**Exercise directions:**
Reproduce precisely the lines of the listing below, starting with the line that contains "routing at 47" and stopping after the line that contains "at 0.105 ns"; include nothing else.

**Information provided:**
--- src/rtl/my_fifo4x16.sv ---
// rtl/my_fifo4x16.sv - 4-entry x 16-bit show-ahead FIFO whose head word is selected by my_mux4way16
// The read pointer selects one of the four storage registers, so the head word is available with no read latency.

module my_mux4way16 (
  input  logic [15:0] a,
  input  logic [15:0] b,
  input  logic [15:0] c,
  input  logic [15:0] d,
  input  logic [1:0]  sel,
  output logic [15:0] out
);
  always_comb begin
    out = a;
    unique case (sel)
      2'd0: out = a;
      2'd1: out = b;
      2'd2: out = c;
      2'd3: out = d;
      default: out = a;
    endcase
  end
endmodule

module my_fifo4x16 (
  input  logic        clk,
  input  logic        reset,
  input  logic [15:0] in,
  input  logic        push,
  input  logic        pop,
  output logic [15:0] out,
  output logic        full,
  output logic        empty,
  output logic [2:0]  count,
  output logic        overflow,
  output logic        underflow
);
  logic [15:0] r0, r1, r2, r3;
  logic [1:0]  wr_ptr, rd_ptr;
  logic        pop_ok, push_ok;

  assign full  = (count == 3'd4);
  assign empty = (count == 3'd0);

  // Accept a push into a full FIFO only when a pop frees the head slot on the same edge.
  assign pop_ok  = pop & ~empty;
  assign push_ok = push & (~full | pop_ok);

  my_mux4way16 u_mux (
    .a   (r0),
    .b   (r1),
    .c   (r2),
    .d   (r3),
    .sel (rd_ptr),
    .out (out)
  );

  always_ff @(posedge clk or posedge reset) begin
    if (reset) begin
      r0        <= 16'h0000;
      r1        <= 16'h0000;
      r2        <= 16'h0000;
      r3        <= 16'h0000;
      wr_ptr    <= 2'd0;
      rd_ptr    <= 2'd0;
      count     <= 3'd0;
      overflow  <= 1'b0;
      underflow <= 1'b0;
    end else begin
      if (push_ok) begin
        unique case (wr_ptr)
          2'd0: r0 <= in;
          2'd1: r1 <= in;
          2'd2: r2 <= in;
          2'd3: r3 <= in;
          default: r0 <= in;
        endcase
        wr_ptr <= wr_ptr + 2'd1;
      end
      if (pop_ok) begin
        rd_ptr <= rd_ptr + 2'd1;
      end
      count     <= count + 3'(push_ok) - 3'(pop_ok);
      overflow  <= push & ~push_ok;
      underflow <= pop & ~pop_ok;
    end
  end
endmodule

--- config.mk ---
export PLATFORM = sky130hd
export DESIGN_NAME = my_fifo4x16
export DESIGN_NICKNAME = d
export VERILOG_FILES = /design/src/rtl/my_fifo4x16.sv
export SDC_FILE = /design/constraint.sdc
export NUM_CORES = 1
export LEC_CHECK = 0
export BUFFER_PORTS_ARGS = -buffer_cell sky130_fd_sc_hd__buf_2
export CORE_MARGIN = 4
export CORE_UTILIZATION = 50
export CTS_CLUSTER_DIAMETER = 60
export DETAILED_ROUTE_END_ITERATION = 8
export GPL_TIMING_DRIVEN = 0
export HOLD_SLACK_MARGIN = 0.12
export PLACE_DENSITY = 0.7
export SLEW_MARGIN = 20
export SYNTH_ARGS = -nofsm -noshare
export SYNTH_HDL_FRONTEND = slang
export SYNTH_HIERARCHICAL = 1
export SYNTH_SLANG_ARGS = --single-unit
--- constraint.sdc ---
create_clock -name clk -period 5.15 [get_ports clk]
set_input_delay 1.2875 -clock clk [delete_from_list [all_inputs] [get_ports clk]]
set_output_delay 1.2875 -clock clk [all_outputs]
set_load 0.01 [all_outputs]
==> impl_results.md, run 1 <==
* Clk slew on worst S/H paths at 0.07 ns
* NetSw at 831 µW
* Post-synthesis xor/xnor area fraction at 1.25%
* Final wirelength at 6.08 mm
* Most common cell after layout, fill and taps aside: dfrtp_1
* Root Driver: clkbuf_8
* Crit path max fanout at 10
* FF-to-FF End: count[2]$_DFF_PP0_
* Hold Fails Final Rpt at 0
* Diodes inserted at 0
* GRT overflow at 0
* Final period util at 59.0%
* Slew Limit Fails at 0
* Worst-Skew Late Latency at 0.34 ns
* Full die area at 0.00840 mm²
* Data arrival, critical path at 1.75 ns
* Sequential fraction of the synthesis area at 52.2%
* Status: finished clean
* Initial antenna violation count at 0
* Cells on Worst Hold Path at 1
* Max-cap violations at 0
* Num rows at 30
* Cell Chain, Critical Path: buf_6 -> buf_12 -> mux4_2 -> buf_2
* Max incr delay on CP at 0.51 ns
* CP top delay family: multiplexers
* First-pass GRT wire length at 10.3 mm
* Most frequent cells in the layout: dfrtp_1, buf_2, mux2_4
* Switch share at 29.9%
* Core Area at 0.00679 mm²
* Initial Utilization at 51.5%
* Worst Setup End Kind: primary output
* Internal at 1.95 mW
* Mean post-synth cell area at 17.6 µm²
* Setup crit start kind: flop
* CTS tree: done
* Synth Net Count at 225
* Worst r2r src: count[1]$_DFF_PP0_
* Clk pwr share at 18.3%
* RSZ-0062 raised after global routing: false
* Antenna Violating Nets Remaining at 0
* Residual DRC at 0
* Min-Delay Startpoint: rd_ptr[1]$_DFFE_PP0N_
* Placed wire-length estimate at 4.09 mm
* GR Util All Layers at 15.8%
* H-tree depth at 3
* WHS Endpoint: rd_ptr[1]$_DFFE_PP0N_
* Share of power burned in registers at 37.0%
* Logic pwr share at 44.7%
* Setup bufs post-CTS at 0
* Post-synthesis mux area share at 36.1%
* Setup violations, final at 0
* Min Tclk post-route at 3.04 ns
* Max_slew headroom at 64.2%
* Clock buffers created by TritonCTS at 9
* Flop2flop setup slack at 2.90 ns
* PD cells at 679 mW/mm²
* Fin nets at 279
* Synth cell types at 23
* Post-Syn Area at 0.00350 mm²
* I/O pin cnt at 43
* Min Hold Slack at 0.460 ns
* Leak at 1.89 nW
* Setup TNS at 0 ns
* Detailed Routing Iterations Pass 1 at 4
* Via Count at 1,822
* R2R cell count at 8
* CP max stage cell: mux4_2
* Least-Margin Pin Slew at 0.533 ns
* RePlAce Congestion at 0.708
* Fraction of layout instances using a drive strength above 1 at 57.0%
* Combinational family with the most area after synthesis: multiplexers
* Synth Warn # at 6
* Simple-Gate Fraction of Synth Area at 2.29%
* CTS sink cnt at 73
* Port bufs at 42
* Compound-Gate Fraction of Synth Area at 0.215%
* HP Class: flop to flop
* Worst setup path class: flop to primary output
* Die span in x at 91.7 µm
* CTS Hold Bufs at 0
* Initial DRC count at 66
* Clk_skew at 0.0148 ns
* Required time of the critical path at 3.86 ns
* Post-synthesis adder-cell area fraction at 2.36%
* Peak VDD IR at 0.000272 V
* Syn Inst Count at 199
* Number of global-route vias before repair at 1,948
* Number of synthesized register bits at 73
* Post-cts gate resize count at 0
* Max clock buf depth at 2
* Vias per cell at 5.15
* Die Span Y at 91.7 µm
* Drt wl/cell at 17.2 µm
* Pin count of the biggest net entering global routing at 56
* Area growth from synthesis to layout at 16.9%
* Peak Freq at 329 MHz
* Count of buffer and inverter cells on the critical path at 3
-- cell usage after synthesis --
cell type / instances / share of area, %
nand2b_1: 1 / 0.18
nor3b_1: 1 / 0.21
mux4_2: 10 / 6.4
nand3_1: 1 / 0.14
nand2_1: 2 / 0.21
dfrtp_1: 73 / 52
ha_1: 5 / 1.8
mux2_2: 25 / 8.0
fa_1: 1 / 0.57
mux2_4: 40 / 17
xnor2_1: 4 / 1.0
o31ai_1: 1 / 0.21
nor3_1: 1 / 0.14
mux4_1: 6 / 4.5
buf_12: 5 / 2.9
buf_2: 3 / 0.43
and2_1: 1 / 0.18
buf_6: 5 / 1.6
nor2_1: 2 / 0.21
and3_1: 4 / 0.71
inv_1: 6 / 0.64
or4b_1: 1 / 0.29
xor2_1: 1 / 0.25
-- worst max-delay path by stage --
stage,slack (ns),end,startpoint,cells past startpoint
after floorplan,2.01,count[0]$_DFF_PP0_,reset,1
after global placement,1.13,r0[9]$_DFFE_PP0P_,reset,2
after detailed placement,1.94,count[2]$_DFF_PP0_,pop,9
after CTS,2.08,out[2],rd_ptr[0]$_DFFE_PP0N_,4
after global routing,2.02,out[2],rd_ptr[0]$_DFFE_PP0N_,4
final,2.11,out[2],rd_ptr[0]$_DFFE_PP0N_,4
-- cells by family (layout without fill, tap and decap cells) --
group,Yosys count,in the layout
AOI/OAI and AO/OA,1,1
DFF,73,73
buffers and inverters,19,78
and+or+nand+nor,14,14
adders and majority gates,6,6
muxes,81,81
xor gates and xnor gates,5,5
-- flip-flops by register name (all words and copies together) (netlist names) --
register,flops
underflow,1
r1,16
r3,16
r0,16
rd_ptr,2
r2,16
count,3
overflow,1
wr_ptr,2
-- metrics by stage --
step	total power [mW]	area [µm²]	std cells	util [%]	worst slack, ns
after floorplan	1.97	3500	199	-	2.01
after global placement	2.27	3830	337	56.4	1.13
after detailed placement	2.30	3860	338	56.8	1.94
after CTS	2.81	4090	354	60.2	2.08
after global routing	2.95	4090	354	60.2	2.02
final	2.78	4090	354	60.2	2.11
-- cell type report --
cell class	instances	area, µm²
Buffer	13	171
Clock buffer	12	155
Clock inverter	4	75.1
Fill cell	527	2700
Inverter	6	25.0
Multi-Input combinational cell	107	1480
Sequential cell	73	1830
Tap cell	96	120
Timing Repair Buffer	43	238
-- routing by layer --
metal	GRT usage, %	part of all wire (%)	vias to the layer above
met4	6.41	1.6	0
met3	3.36	3.7	11
met1	21.9	48	946
met2	24.5	47	35
met5	0	0	-
li1	-	-	830
-- power by group through the flow --
| stage | Combinational (mW) | Clock, mW | Sequential (mW) |
|---|---|---|---|
| floorplan | 0.975 | 0 | 0.992 |
| CTS | 1.27 | 0.516 | 1.03 |
| detailed placement | 1.26 | 0 | 1.04 |
| finish | 1.24 | 0.507 | 1.03 |
| global placement | 1.24 | 0 | 1.03 |
| global route | 1.34 | 0.543 | 1.07 |
(Power assumes the default switching activity.)
==> run 2, diff against run 1 <==
--- a/config.mk
+++ b/config.mk
@@ -12,7 +12,7 @@
 export DETAILED_ROUTE_END_ITERATION = 8
 export GPL_TIMING_DRIVEN = 0
 export HOLD_SLACK_MARGIN = 0.12
-export PLACE_DENSITY = 0.7
+export PLACE_DENSITY = 0.73
 export SLEW_MARGIN = 20
 export SYNTH_ARGS = -nofsm -noshare
 export SYNTH_HDL_FRONTEND = slang
==> constraint.sdc (replaced) <==
create_clock -name clk -period 2.7 [get_ports clk]
set_input_delay 0.675 -clock clk [delete_from_list [all_inputs] [get_ports clk]]
set_output_delay 0.675 -clock clk [all_outputs]
set_load 0.01 [all_outputs]
==> impl_results.md, run 2 (synthesized netlist as in run 1, its figures left out) <==
* Core Area at 0.00679 mm²
* Post-cts gate resize count at 0
* Initial Utilization at 51.5%
* Setup TNS at 0 ns
* Clk_skew at 0.00757 ns
* Peak Freq at 410 MHz
* Drt wl/cell at 18.2 µm
* Final period util at 90.4%
* DP Area at 0.00386 mm²
* Area growth from synthesis to layout at 18.2%
* Required time of the critical path at 2.03 ns
* Worst setup path class: flop to primary output
* GR Util All Layers at 16.9%
* Setup crit start kind: flop
* Max clock buf depth at 2
* CTS sink cnt at 73
* Data arrival, critical path at 1.77 ns
* Pin count of the biggest net entering global routing at 47
* RSZ-0062 raised after global routing: false
* GRT overflow at 0
* Residual DRC at 0
* Die Span Y at 91.7 µm
* Setup violations, final at 0
* Post-Place Cells at 338
* Most common cell after layout, fill and taps aside: dfrtp_1
* Initial DRC count at 63
* Crit path max fanout at 10
* Die span in x at 91.7 µm
* HP Class: input pin to async pin
* Max-cap violations at 0
* Root Driver: clkbuf_8
* Placed wire-length estimate at 4.34 mm
* Clock buffers created by TritonCTS at 9
* Full die area at 0.00840 mm²
* Most frequent cells in the layout: dfrtp_1, buf_2, mux2_4
* Num rows at 30
* Setup bufs post-CTS at 0
* Fraction of layout instances using a drive strength above 1 at 57.4%
* Fin util at 60.9%
* Diodes inserted at 0
* Number of global-route vias before repair at 2,049
* Slew Limit Fails at 0
* Pwr Total at 5.51 mW
* H-tree depth at 3
* Max_slew headroom at 62.2%
* Combined area of the multi-input logic cells at 0.00148 mm²
* Sequential cell area at 0.00183 mm²
* Worst-Skew Late Latency at 0.34 ns
* Fillers at 508
* Detailed Routing Iterations Pass 1 at 4
* Non-Filler Instances at 354
* Vias per cell at 5.19
* Fin nets at 279
* Port bufs at 42
* Worst Setup End Kind: primary output
* Clk slew on worst S/H paths at 0.08 ns
* Peak VDD IR at 0.000542 V
* CTS Hold Bufs at 0
* PD cells at 1330 mW/mm²
* Fin worst setup slack at 0.260 ns
* Min Tclk post-route at 2.44 ns
* Initial antenna violation count at 0
* Hold Fails Final Rpt at 0
* Final wirelength at 6.44 mm
* Min Hold Slack at 0.316 ns
* First-pass GRT wire length at 10.7 mm
* Status: finished clean
* I/O pin cnt at 43
* CTS tree: done
* Least-Margin Pin Slew at 0.562 ns
* Design Area, Final at 0.00414 mm²
* Via Count at 1,836
* RePlAce Congestion at 0.732
* Leak at 1.92 nW
* Antenna Violating Nets Remaining at 0
* Pre-CTS setup slack at 0.105 ns
==> run 2: changes by cell type in the layout (fill, tap and decap cells not counted) <==
cell        change
bufinv_16       +2
clkbuf_1        -1
clkbuf_8        -1
clkinv_4        +1
clkinvlp_4      -2
inv_6           +1
==> run 2: cell type report <==
type / count / area share [%]
Sequential cell: 73 / 44.2
Multi-Input combinational cell: 107 / 35.8
Timing Repair Buffer: 43 / 5.75
Buffer: 13 / 4.15
Clock buffer: 10 / 3.33
Clock inverter: 6 / 3.33
Tap cell: 96 / 2.90
Inverter: 6 / 0.605
==> run 2: path summary, 6_finish.rpt <==
path | from | endpoint | slack [ns] | depth (start not counted)
min | reset | r2[6]$_DFFE_PP0P_ | 0.32 | 2
min in group clk | rd_ptr[1]$_DFFE_PP0N_ | rd_ptr[1]$_DFFE_PP0N_ | 0.46 | 1
max reg2reg | count[1]$_DFF_PP0_ | count[2]$_DFF_PP0_ | 0.45 | 7
max | rd_ptr[0]$_DFFE_PP0N_ | out[11] | 0.26 | 4
max in group asynchronous | reset | r0[0]$_DFFE_PP0P_ | 1.82 | 3
min reg2reg | rd_ptr[1]$_DFFE_PP0N_ | rd_ptr[1]$_DFFE_PP0N_ | 0.46 | 1
==> run 2: power breakdown <==
part | switching, mW | internal [mW] | total [mW]
Clock | 0.414 | 0.737 | 1.15
Sequential | 0.328 | 1.65 | 1.98
Combinational | 0.883 | 1.49 | 2.38
==> run 2: metal layers <==
metal / wire, µm / track usage (%)
met1: 2820 / 20.9
met2: 3260 / 27.5
met3: 284 / 5.00
met4: 79 / 7.16
met5: 0 / 0
==> run 2: critical path: stages, from the launching register on <==
cell     delay (ns)
dfrtp_1        0.40
buf_6          0.18
buf_12         0.16
mux4_2         0.52
buf_2          0.16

**Response area:**
* Pin count of the biggest net entering global routing at 47
* RSZ-0062 raised after global routing: false
* GRT overflow at 0
* Residual DRC at 0
* Die Span Y at 91.7 µm
* Setup violations, final at 0
* Post-Place Cells at 338
* Most common cell after layout, fill and taps aside: dfrtp_1
* Initial DRC count at 63
* Crit path max fanout at 10
* Die span in x at 91.7 µm
* HP Class: input pin to async pin
* Max-cap violations at 0
* Root Driver: clkbuf_8
* Placed wire-length estimate at 4.34 mm
* Clock buffers created by TritonCTS at 9
* Full die area at 0.00840 mm²
* Most frequent cells in the layout: dfrtp_1, buf_2, mux2_4
* Num rows at 30
* Setup bufs post-CTS at 0
* Fraction of layout instances using a drive strength above 1 at 57.4%
* Fin util at 60.9%
* Diodes inserted at 0
* Number of global-route vias before repair at 2,049
* Slew Limit Fails at 0
* Pwr Total at 5.51 mW
* H-tree depth at 3
* Max_slew headroom at 62.2%
* Combined area of the multi-input logic cells at 0.00148 mm²
* Sequential cell area at 0.00183 mm²
* Worst-Skew Late Latency at 0.34 ns
* Fillers at 508
* Detailed Routing Iterations Pass 1 at 4
* Non-Filler Instances at 354
* Vias per cell at 5.19
* Fin nets at 279
* Port bufs at 42
* Worst Setup End Kind: primary output
* Clk slew on worst S/H paths at 0.08 ns
* Peak VDD IR at 0.000542 V
* CTS Hold Bufs at 0
* PD cells at 1330 mW/mm²
* Fin worst setup slack at 0.260 ns
* Min Tclk post-route at 2.44 ns
* Initial antenna violation count at 0
* Hold Fails Final Rpt at 0
* Final wirelength at 6.44 mm
* Min Hold Slack at 0.316 ns
* First-pass GRT wire length at 10.7 mm
* Status: finished clean
* I/O pin cnt at 43
* CTS tree: done
* Least-Margin Pin Slew at 0.562 ns
* Design Area, Final at 0.00414 mm²
* Via Count at 1,836
* RePlAce Congestion at 0.732
* Leak at 1.92 nW
* Antenna Violating Nets Remaining at 0
* Pre-CTS setup slack at 0.105 ns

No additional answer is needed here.